We’re officially in another sleep regression. This time my daughter is refusing to sleep anywhere else but in bed with me. No matter when I get her down, she’s back at my bedside after a couple hours.
I’ve never been a great sleeper. My mom likes to joke that between my sister and I, she didn’t sleep through the night for ten years.
I used to laugh at this, now I’m horrified.
I’ve struggled on and off with insomnia my whole life. When my daughter was younger and we were officially co-sleeping, I could never drop my hyper-vigilance. I was endlessly waking up to make sure she was breathing. It got better when she got older, but I still woke up with every toss, turn or arm flail. And so it was a relief when she transitioned, happily, into her own bed.
That seems to have come to an abrupt end.
We’ve had times since the transition, of course, when she’d creep back in. Like anytime she was under the weather. But for the last three weeks she hasn’t spent a single full night in her own bed. With trying, and failing, to resettle her I was averaging four hours of sleep a night, and was ready to unravel.
So I’ve done the only thing I can do…accept it.
There’s an old Daoist saying: acceptance leads to gratitude, and gratitude leads to grace.
We’re all trained to struggle against what is—the isness of our bodies, our lives, the state of our homes, the intensity of the seasons we move through. But this wisdom reminds me that, when I can just surrender, accepting what’s ultimately out of my control, I find a way in my heart to be grateful.

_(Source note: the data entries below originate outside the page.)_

<file path="config.mk">
export PLATFORM = sky130hd
export DESIGN_NAME = countdown_ctrl_flat
export DESIGN_NICKNAME = d
export VERILOG_FILES = /design/src/rtl/alarm_pkg.sv /design/src/rtl/countdown_ctrl_if.sv /design/src/rtl/tick_gen.sv /design/src/rtl/countdown_ctrl.sv /design/src/flat_wrapper.sv
export SDC_FILE = /design/constraint.sdc
export NUM_CORES = 1
export LEC_CHECK = 0
export CAP_MARGIN = 30
export CORE_AREA = 2 2 94 96
export CTS_CLUSTER_DIAMETER = 30
export DETAILED_ROUTE_END_ITERATION = 16
export DIE_AREA = 0 0 96 98
export PLACE_DENSITY = 0.57
export SYNTH_ARGS = -nofsm -noshare
export SYNTH_HDL_FRONTEND = slang
export SYNTH_SLANG_ARGS = --single-unit
</file>
<file path="constraint.sdc">
create_clock -name clock -period 2.6 [get_ports clock]
set_clock_uncertainty 0.05 [all_clocks]
set_input_delay 0.39 -clock clock [delete_from_list [all_inputs] [get_ports clock]]
set_output_delay 0.39 -clock clock [all_outputs]
set_load 0.005 [all_outputs]
</file>
<file path="src/rtl/alarm_pkg.sv">
// -----------------------------------------------------------------------------
// alarm_pkg
//   Shared definitions for the countdown controller:
//     - interval_e     : encoding of the four programmable time parameters
//     - DEF_*          : power-up / reset values of those parameters (seconds)
//     - state_e        : countdown FSM states
//     - default_param  : maps a parameter index to its reset value
//     - sat_dec        : 4-bit decrement that holds at zero
// -----------------------------------------------------------------------------
package alarm_pkg;

  typedef enum logic [1:0] {
    INTV_ARM_DELAY       = 2'd0,
    INTV_DRIVER_DELAY    = 2'd1,
    INTV_PASSENGER_DELAY = 2'd2,
    INTV_ALARM_ON        = 2'd3
  } interval_e;

  localparam int NUM_PARAMS = 4;

  localparam logic [3:0] DEF_ARM_DELAY       = 4'd6;
  localparam logic [3:0] DEF_DRIVER_DELAY    = 4'd8;
  localparam logic [3:0] DEF_PASSENGER_DELAY = 4'd15;
  localparam logic [3:0] DEF_ALARM_ON        = 4'd10;

  typedef enum logic [1:0] {
    ST_IDLE  = 2'd0,
    ST_COUNT = 2'd1,
    ST_DONE  = 2'd2
  } state_e;

  // Reset value of the parameter register selected by idx.
  function automatic logic [3:0] default_param(input logic [1:0] idx);
    logic [3:0] val;
    case (idx)
      INTV_ARM_DELAY:       val = DEF_ARM_DELAY;
      INTV_DRIVER_DELAY:    val = DEF_DRIVER_DELAY;
      INTV_PASSENGER_DELAY: val = DEF_PASSENGER_DELAY;
      default:              val = DEF_ALARM_ON;
    endcase
    return val;
  endfunction

  // The seconds counter must never wrap from 0 to 15.
  function automatic logic [3:0] sat_dec(input logic [3:0] v);
    return (v == 4'd0) ? 4'd0 : v - 4'd1;
  endfunction

endpackage

</file>
<file path="src/rtl/countdown_ctrl_if.sv">
// -----------------------------------------------------------------------------
// countdown_ctrl_if
//   Bundles the control and status signals of countdown_ctrl.
//   master : the side that requests countdowns and reprograms parameters
//   slave  : the countdown controller itself
//   Signals:
//     start_timer    - level, any high cycle (re)starts the countdown
//     interval       - parameter used for the countdown / idle display
//     reprogram      - debounced level, rising edge writes a parameter
//     time_param_sel - parameter index written on reprogram
//     time_value     - new parameter value in seconds (0 is ignored)
//     expired        - one-cycle pulse at the end of a countdown
//     one_hz_enable  - one-cycle tick every CLK_HZ clocks
//     half_hz_enable - square wave toggling on every one_hz_enable
//     value_display  - seconds remaining, or selected parameter when idle
//     busy           - high while counting
// -----------------------------------------------------------------------------
interface countdown_ctrl_if;

  logic       start_timer;
  logic [1:0] interval;
  logic       reprogram;
  logic [1:0] time_param_sel;
  logic [3:0] time_value;
  logic       expired;
  logic       one_hz_enable;
  logic       half_hz_enable;
  logic [3:0] value_display;
  logic       busy;

  modport master (
    output start_timer, interval, reprogram, time_param_sel, time_value,
    input  expired, one_hz_enable, half_hz_enable, value_display, busy
  );

  modport slave (
    input  start_timer, interval, reprogram, time_param_sel, time_value,
    output expired, one_hz_enable, half_hz_enable, value_display, busy
  );

endinterface

</file>
<file path="src/rtl/tick_gen.sv">
// -----------------------------------------------------------------------------
// tick_gen
//   Free-running prescaler producing a one-cycle tick every CLK_HZ clocks,
//   plus a half-rate square wave that toggles on every tick.
//   Ports:
//     clock          - system clock, rising edge
//     reset          - synchronous, active-high
//     clear          - synchronous prescaler clear (restarts the second)
//     one_hz_enable  - high while the prescaler sits at CLK_HZ-1
//     half_hz_enable - toggles on every one_hz_enable, never cleared by clear
// -----------------------------------------------------------------------------
module tick_gen #(
  parameter int CLK_HZ = 100_000_000
) (
  input  logic clock,
  input  logic reset,
  input  logic clear,
  output logic one_hz_enable,
  output logic half_hz_enable
);

  localparam int            CW       = (CLK_HZ > 1) ? $clog2(CLK_HZ) : 1;
  localparam logic [CW-1:0] TERMINAL = CW'(CLK_HZ - 1);

  logic [CW-1:0] presc_q, presc_d;
  logic          half_q, half_d;

  assign one_hz_enable  = (presc_q == TERMINAL);
  assign half_hz_enable = half_q;

  // Next-state for the prescaler and the half-rate toggle. A clear wins over
  // the normal wrap so a fresh countdown always gets a full first second.
  always_comb begin
    presc_d = presc_q + CW'(1);
    if (clear || one_hz_enable) begin
      presc_d = '0;
    end
    half_d = half_q ^ one_hz_enable;
  end

  // Prescaler and toggle registers.
  always_ff @(posedge clock) begin
    if (reset) begin
      presc_q <= '0;
      half_q  <= 1'b0;
    end else begin
      presc_q <= presc_d;
      half_q  <= half_d;
    end
  end

endmodule

</file>
<file path="src/rtl/countdown_ctrl.sv">
// -----------------------------------------------------------------------------
// countdown_ctrl
//   Programmable seconds countdown for the alarm controller. Four 4-bit time
//   parameters are held in registers that can be rewritten at run time; a
//   start request loads the selected parameter and counts it down once per
//   second, pulsing expired when it reaches zero.
//   Ports:
//     clock - system clock, rising edge
//     reset - synchronous, active-high; overrides start and reprogram
//     bus   - countdown_ctrl_if.slave, see the interface for signal meanings
//   Parameter:
//     CLK_HZ - clock cycles per one-second tick
// -----------------------------------------------------------------------------
module countdown_ctrl #(
  parameter int CLK_HZ = 100_000_000
) (
  input  logic                   clock,
  input  logic                   reset,
  countdown_ctrl_if.slave        bus
);

  import alarm_pkg::*;

  logic                             one_hz;
  logic                             half_hz;

  state_e                           state_q, state_d;
  logic [3:0]                       remaining_q, remaining_d;
  logic                             expired_q, expired_d;
  logic                             busy_q, busy_d;
  logic                             reprog_q;
  logic [NUM_PARAMS-1:0][3:0]       params_q, params_d;
  logic                             param_wr;

  // The prescaler is cleared by the same start request that loads the
  // counter, so the first decrement comes a full second after start.
  tick_gen #(
    .CLK_HZ (CLK_HZ)
  ) u_tick_gen (
    .clock          (clock),
    .reset          (reset),
    .clear          (bus.start_timer),
    .one_hz_enable  (one_hz),
    .half_hz_enable (half_hz)
  );

  assign param_wr = bus.reprogram && !reprog_q && (bus.time_value != 4'd0);

  // Parameter write path: only the rising edge of reprogram writes, so a held
  // level produces one write. A zero value would make a countdown expire
  // immediately, so it is dropped and the old value kept.
  always_comb begin
    params_d = params_q;
    if (param_wr) begin
      params_d[bus.time_param_sel] = bus.time_value;
    end
  end

  // Countdown next-state. Start reads params_q, i.e. the value before any
  // write happening in the same cycle, and outranks tick/expiry/DONE.
  always_comb begin
    state_d     = state_q;
    remaining_d = remaining_q;
    if (bus.start_timer) begin
      remaining_d = params_q[bus.interval];
      state_d     = ST_COUNT;
    end else begin
      case (state_q)
        ST_COUNT: begin
          if (one_hz) begin
            remaining_d = sat_dec(remaining_q);
            if (remaining_q <= 4'd1) begin
              state_d = ST_DONE;
            end
          end
        end
        ST_DONE: state_d = ST_IDLE;
        default: state_d = state_q;
      endcase
    end
    expired_d = (state_d == ST_DONE);
    busy_d    = (state_d == ST_COUNT);
  end

  // FSM, registered outputs, reprogram edge detector and parameter store.
  always_ff @(posedge clock) begin
    if (reset) begin
      state_q     <= ST_IDLE;
      remaining_q <= 4'd0;
      expired_q   <= 1'b0;
      busy_q      <= 1'b0;
      reprog_q    <= 1'b0;
      for (int i = 0; i < NUM_PARAMS; i++) begin
        params_q[i] <= default_param(2'(i));
      end
    end else begin
      state_q     <= state_d;
      remaining_q <= remaining_d;
      expired_q   <= expired_d;
      busy_q      <= busy_d;
      reprog_q    <= bus.reprogram;
      params_q    <= params_d;
    end
  end

  assign bus.expired        = expired_q;
  assign bus.busy           = busy_q;
  assign bus.one_hz_enable  = one_hz;
  assign bus.half_hz_enable = half_hz;
  assign bus.value_display  = (state_q == ST_IDLE) ? params_q[bus.interval]
                                                    : remaining_q;

endmodule

</file>
<file path="src/flat_wrapper.sv">
// flat-port wrapper written by rule: the top's interface ports become plain ports
module countdown_ctrl_flat import alarm_pkg::*;
#(
  parameter int CLK_HZ = 100_000_000
)
  (clock, reset, bus_start_timer, bus_interval, bus_reprogram, bus_time_param_sel, bus_time_value, bus_expired, bus_one_hz_enable, bus_half_hz_enable, bus_value_display, bus_busy);
  countdown_ctrl_if bus_i ();
  input  logic clock;
  input  logic reset;
  input wire logic [$bits(bus_i.start_timer)-1:0] bus_start_timer;
  input wire logic [$bits(bus_i.interval)-1:0] bus_interval;
  input wire logic [$bits(bus_i.reprogram)-1:0] bus_reprogram;
  input wire logic [$bits(bus_i.time_param_sel)-1:0] bus_time_param_sel;
  input wire logic [$bits(bus_i.time_value)-1:0] bus_time_value;
  output wire logic [$bits(bus_i.expired)-1:0] bus_expired;
  output wire logic [$bits(bus_i.one_hz_enable)-1:0] bus_one_hz_enable;
  output wire logic [$bits(bus_i.half_hz_enable)-1:0] bus_half_hz_enable;
  output wire logic [$bits(bus_i.value_display)-1:0] bus_value_display;
  output wire logic [$bits(bus_i.busy)-1:0] bus_busy;
  assign bus_i.start_timer = bus_start_timer;
  assign bus_i.interval = bus_interval;
  assign bus_i.reprogram = bus_reprogram;
  assign bus_i.time_param_sel = bus_time_param_sel;
  assign bus_i.time_value = bus_time_value;
  assign bus_expired = bus_i.expired;
  assign bus_one_hz_enable = bus_i.one_hz_enable;
  assign bus_half_hz_enable = bus_i.half_hz_enable;
  assign bus_value_display = bus_i.value_display;
  assign bus_busy = bus_i.busy;
  countdown_ctrl #(.CLK_HZ(CLK_HZ)) u_core (.clock(clock), .reset(reset), .bus(bus_i));
endmodule
</file>
==> metrics.yaml <==
outcome:
  status: "complete, no violations"
drt:
  viasPerCell: 4.959
  first_pass_iters: 4
  antenna_left: 0
  drt-initial-drc-count: 106
  drc: 0
  wl_um: 5607
  post_drt_wl_per_cell_um: 13.48
  vias: 2063
yosys:
  synth_nets: 298
  synth-seq-cells: 53
  synthesis.area_um2: 2595
  ys_async_sr_fraction_pct: 0
  synthCells: 283
  synth_edf_count: 0
  synth.avg_cell_area_um2: 9.170
  ys_warn_count: 0
  seq_area_frac_synth_pct: 40.89
  ys_types: 53
  synth_ff_type: "dfxtp_1"
final_layout:
  fin_cells: 416
  design_area_um2: 3019
  layout-drive-gt1-share_pct: 12.99
  mostFrequentLayoutCells: "dfxtp_1 (51), nor2_1 (44), clkdlybuf4s50_1 (17)"
  antennaDiodeCount: 0
  nFillCells: 855
  area_growth_syn_to_layout_pct: 16.35
  nets: 322
  multiInputGateArea_um2: 1448
  final_common_cell: "dfxtp_1"
  seqCellArea_um2: 1064
sta:
  setup_tns_ns: 0
  drv_slew: 0
  setup_viol: 0
  period_needed_ns: 2.472
  maxSlewHeadroom_pct: 67.24
  worst_pin_slew_ns: 0.4877
  rsz0062_at_grt: "no"
  hold_ws_ns: 0.4007
  hold_viol_final: 0
  post-route-period-util_pct: 95.08
  fmax_ghz: 0.4045
critical_path:
  path_buf_inv: 2
  cp.arrival_ns: 2.03
  slowest_stage: "mux4_2"
  start_kind: "input port"
  cp_slowest_stage_delay_ns: 0.56
  rr_worst_depth: 7
  cp-end-kind: "primary output"
  setup.worst_path.start: "bus_interval[0]"
  rr_startpoint: "u_core.u_tick_gen.presc_q[0]"
  rrSetupSlack_ns: 0.68
  path_max_fanout: 4
  critPathTopFamily: "multiplexers"
  worstSetupPathType: "input port to primary output"
  crit_required_ns: 2.16
  reg2reg_to: "u_core.u_tick_gen.presc_q[12]"
  crit_chain: "dlygate4sd2_1, mux4_2, mux2_2, clkdlybuf4s50_1"
floorplanning:
  start_util_pct: 30.65
  num_rows: 34
  dieArea_um2: 9408
  die_height_um: 98
  coreArea_um2: 8466
  ioPinCount: 20
  die_w_um: 96
pwr:
  powerDensity_nw_per_um2: 485.4
  finalPower_mw: 1.465
  clockPowerShare_pct: 31.3
  peakVddDrop_mv: 0.2537
  leakagePower_nw: 1.108
  power_frac_seq_pct: 57.9
  p_switching_mw: 0.3552
  p_comb_share_pct: 10.8
  netSwitchingFraction_pct: 24.24
  p_int_mw: 1.110
min_path:
  hold_path_end: "u_core.u_tick_gen.presc_q[0]"
  min_from: "u_core.u_tick_gen.presc_q[0]"
  min_path_type: "flop to flop"
  min_path_cells: 1
grt:
  grt_pass1_vias: 1975
  track_usage_pct: 13.01
  grt_start_max_net_pins: 19
  antenna_found_initial: 0
  grt_pass1_wl_um: 9680
  overflow: 0
clock_network:
  clock-sinks: 53
  numCtsBuffers: 5
  clk_path_buf_depth: 2
  cts_root_buf: "clkbuf_8"
  post_cts_buffers: 0
  cts_resized: 5
  clk_latency_ns: 0.30
  clkSlewWorstSetupHoldPaths_ns: 0.09
  cts.hold.buffers_added: 0
  htree_levels: 2
  cts_tree: "yes"
place:
  placed_cells: 408
  gp_congestion: 0.8227
  placed_cell_area_um2: 2937
  io_buffers: 19
  dp_hpwl_um: 4054
run:
  cap_violations: 0
-- flip-flops by register name, indices dropped and copies added (netlist names) --
register and cells:
u_core.bus.expired 1, u_core.params_q 16, u_core.u_tick_gen.half_hz_enable 1, u_core.remaining_q 4, u_core.bus.busy 1, u_core.u_tick_gen.presc_q 27
u_core.reprog_q 1, u_core.state_q 2
-- worst reg2reg max path: cells and delay by family, from the launching register on --
kind | cells | cell delay, ns
and+or+nand+nor | 4 | 0.78
DFF | 1 | 0.36
adders and majority gates | 1 | 0.25
buffers and inverters | 1 | 0.22
AOI/OAI and AO/OA | 1 | 0.16
-- power groups by stage --
stage / Combinational (mW) / Clock (mW) / Sequential (mW)
final: 0.158 / 0.459 / 0.848
after global routing: 0.176 / 0.508 / 0.851
after global placement: 0.157 / 0 / 0.867
after detailed placement: 0.158 / 0 / 0.866
after floorplan: 0.0899 / 0 / 0.860
after CTS: 0.159 / 0.472 / 0.848
-- Yosys cell counts (2+ instances only) --
cell | instances | area share [%]
a21oi_1 | 3 | 0.58
nor2b_1 | 9 | 2.2
nor4b_1 | 4 | 1.3
nand3_1 | 14 | 2.7
nand3_2 | 2 | 0.77
mux2i_1 | 7 | 2.7
and3_1 | 9 | 2.2
inv_1 | 8 | 1.2
a31oi_1 | 2 | 0.48
ha_1 | 3 | 1.4
clkbuf_1 | 7 | 1.0
a211o_1 | 10 | 3.4
mux2_2 | 4 | 1.7
nand4_1 | 10 | 2.4
nand2_1 | 16 | 2.3
nor4_1 | 3 | 0.72
and2_1 | 2 | 0.48
nor3_1 | 5 | 0.96
xor2_1 | 11 | 3.7
mux4_2 | 4 | 3.5
nor3b_1 | 3 | 0.87
nor4_4 | 2 | 1.6
buf_4 | 3 | 0.87
o21ai_0 | 7 | 1.3
dfxtp_1 | 53 | 41
nor2_1 | 45 | 6.5
xnor2_1 | 11 | 3.7
-- layout make-up --
cell class	count	area share, %
multi-input combinational	210	47.95
sequential	53	35.23
timing repair buffer	29	8.703
inverter	8	0.9946
tap	108	4.476
clock buffer	8	2.652
-- how the worst max path moves through the flow --
stage                                          to  slack [ns]  depth (start not counted)
finish                       bus_value_display[2]        0.13                          4
floorplan           u_core.u_tick_gen.presc_q[24]        0.82                          6
global route                    bus_one_hz_enable        0.02                          5
CTS                          bus_value_display[0]        0.12                          4
detailed placement           bus_value_display[0]       -0.14                          4
global placement             bus_value_display[2]       -0.11                          4
-- layer usage --
layer  global-route usage (%)  up-vias  routed length (um)
li1                         -     1050                   -
met1                    18.60      951                2826
met5                        0        -                   0
met2                    19.23       54                2466
met4                    3.626        0                  85
met3                    3.472        8                 229
-- stage by stage --
step / worst slack [ns] / util, %
after CTS: 0.1202 / 35.66
after global placement: -0.1136 / 34.69
after detailed placement: -0.1437 / 34.69
after floorplan: 0.8247 / -
after global routing: 0.02159 / 35.66
final: 0.1279 / 35.66
-- cells by family (layout without fill, tap and decap cells) --
logic type	Yosys count	count (layout)	share of synthesized area (%)
buffers and inverters	20	45	3.423
multiplexers	15	15	7.908
XOR/XNOR	22	22	7.425
AND/OR/NAND/NOR	140	140	30.67
flip-flops	53	53	40.89
adder cells (fa/ha/maj)	3	3	1.447
AO/OA/AOI/OAI	30	30	8.245
Power figures use the tool's default switching activity.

Maybe grateful that, despite operating on four hours of sleep, I have the flexibility in my life to take it easier that day, like ordering takeout for dinner. Or grateful for the fact that we have beds at all. That they are warm and cozy and my child is safe inside them. Or grateful that I have other mama friends to talk to about it. Friends who’ll say, “I feel you,” “this is so hard,” or “it’ll get better.”
And when we can find this gratitude, for even the smallest things in our existence, it naturally leads us to the place we’ve been striving to get to all along—grace.
As the mom of a toddler, I feel graceless a lot of the time. My hair is pretty much always sticking out at odd angles. I have random outbursts of stress crying and frustration at any hour of the day. My clothes are pretty much always unwashed, rumpled, or in a heap on the floor.
If I let it, it can feel like my entire life these days is just one long graceless stretch of lines under my eyes, dust bunnies beneath the furniture, and a half-deflated kiddie pool on the porch that I haven’t had the time or inclination to replace.
But I’ve noticed… the moment I stop trying to making everything different than it is, the moment I simply accept that I’m exhausted, that this phase of life is hard, that I too overwhelmed to make a good decision right now… things get easier.
When I see the dust bunny on the floor and can laugh at its tumble-weed resemblance in the true Wild Wild West of raising a toddler…
When I look in the mirror at the aura of unkempt hair and can re-envision it as a saintly halo…
When I simply accept that I won’t be buying a new kiddie pool this summer, that it feels unnecessary and depleting…
Then I can find the gratitude that’s always there beneath the surface.
And when I can touch that, grace streams in.
It’s unexpected, grace. It never feels warranted.
But I guess that’s the definition of grace. Grace isn’t something you work for. It’s something that’s given to you, a gift that rocks you with it’s specific, life-deepening kindness.
I’m always yearning for more grace in my life. To have things flow more easily, for my days to be infused with the goodwill of the unseen, to move more elegantly through the waters of existence.
And in those moments when things feel distinctly graceless—when I’m so exhausted I’m floating outside of my body or the panic pinches at my heart after I’m woken up again in the night and can’t go back to sleep—I try to come back to this:
Instead of fighting…how can I accept it?
Because acceptance is how gratitude takes root. And out of gratitude, grace—that force that can change life in an instant, bestowing pardon, restoring order, showing us the higher design behind it all—can stream in.
Last night, lying in bed awake at 2 am, with the silk of my daughter’s head nestled against my cheek, moving slightly with every breath, I felt it.
I felt the full surrender of life. The unexpected gratitude of this fleeting, tender moment. The sense that even in my most graceless states, the goodwill of the universe is endless.
And that grace—this force that brings light, brings morning, brings hope—is here, even in the middle of a long, long night.
P.S. I write all this, and I also want to make it known (just in case some unseen power is listening) that, even among the acceptance, I’d still love to sleep through the night again. Ok, noted? Thanks!
Yes I feel you, sandwiched by two small children every night after the initial short stretch they manage alone. Mothering requires the deepest softening to everything I’d never even imagined. At the same time, I also know I will look back on these days fondly (doesn’t always make it any easier at the time though). Keep going, sending love and restfulness xx
I have two young children and I am able to sleep now that they are not infants. It will get easier in that regard. I would love to see there be more community and support for mothers though. We have had to bear an enormous load for the well-being of our children and households. I love the book Essential Labor about this.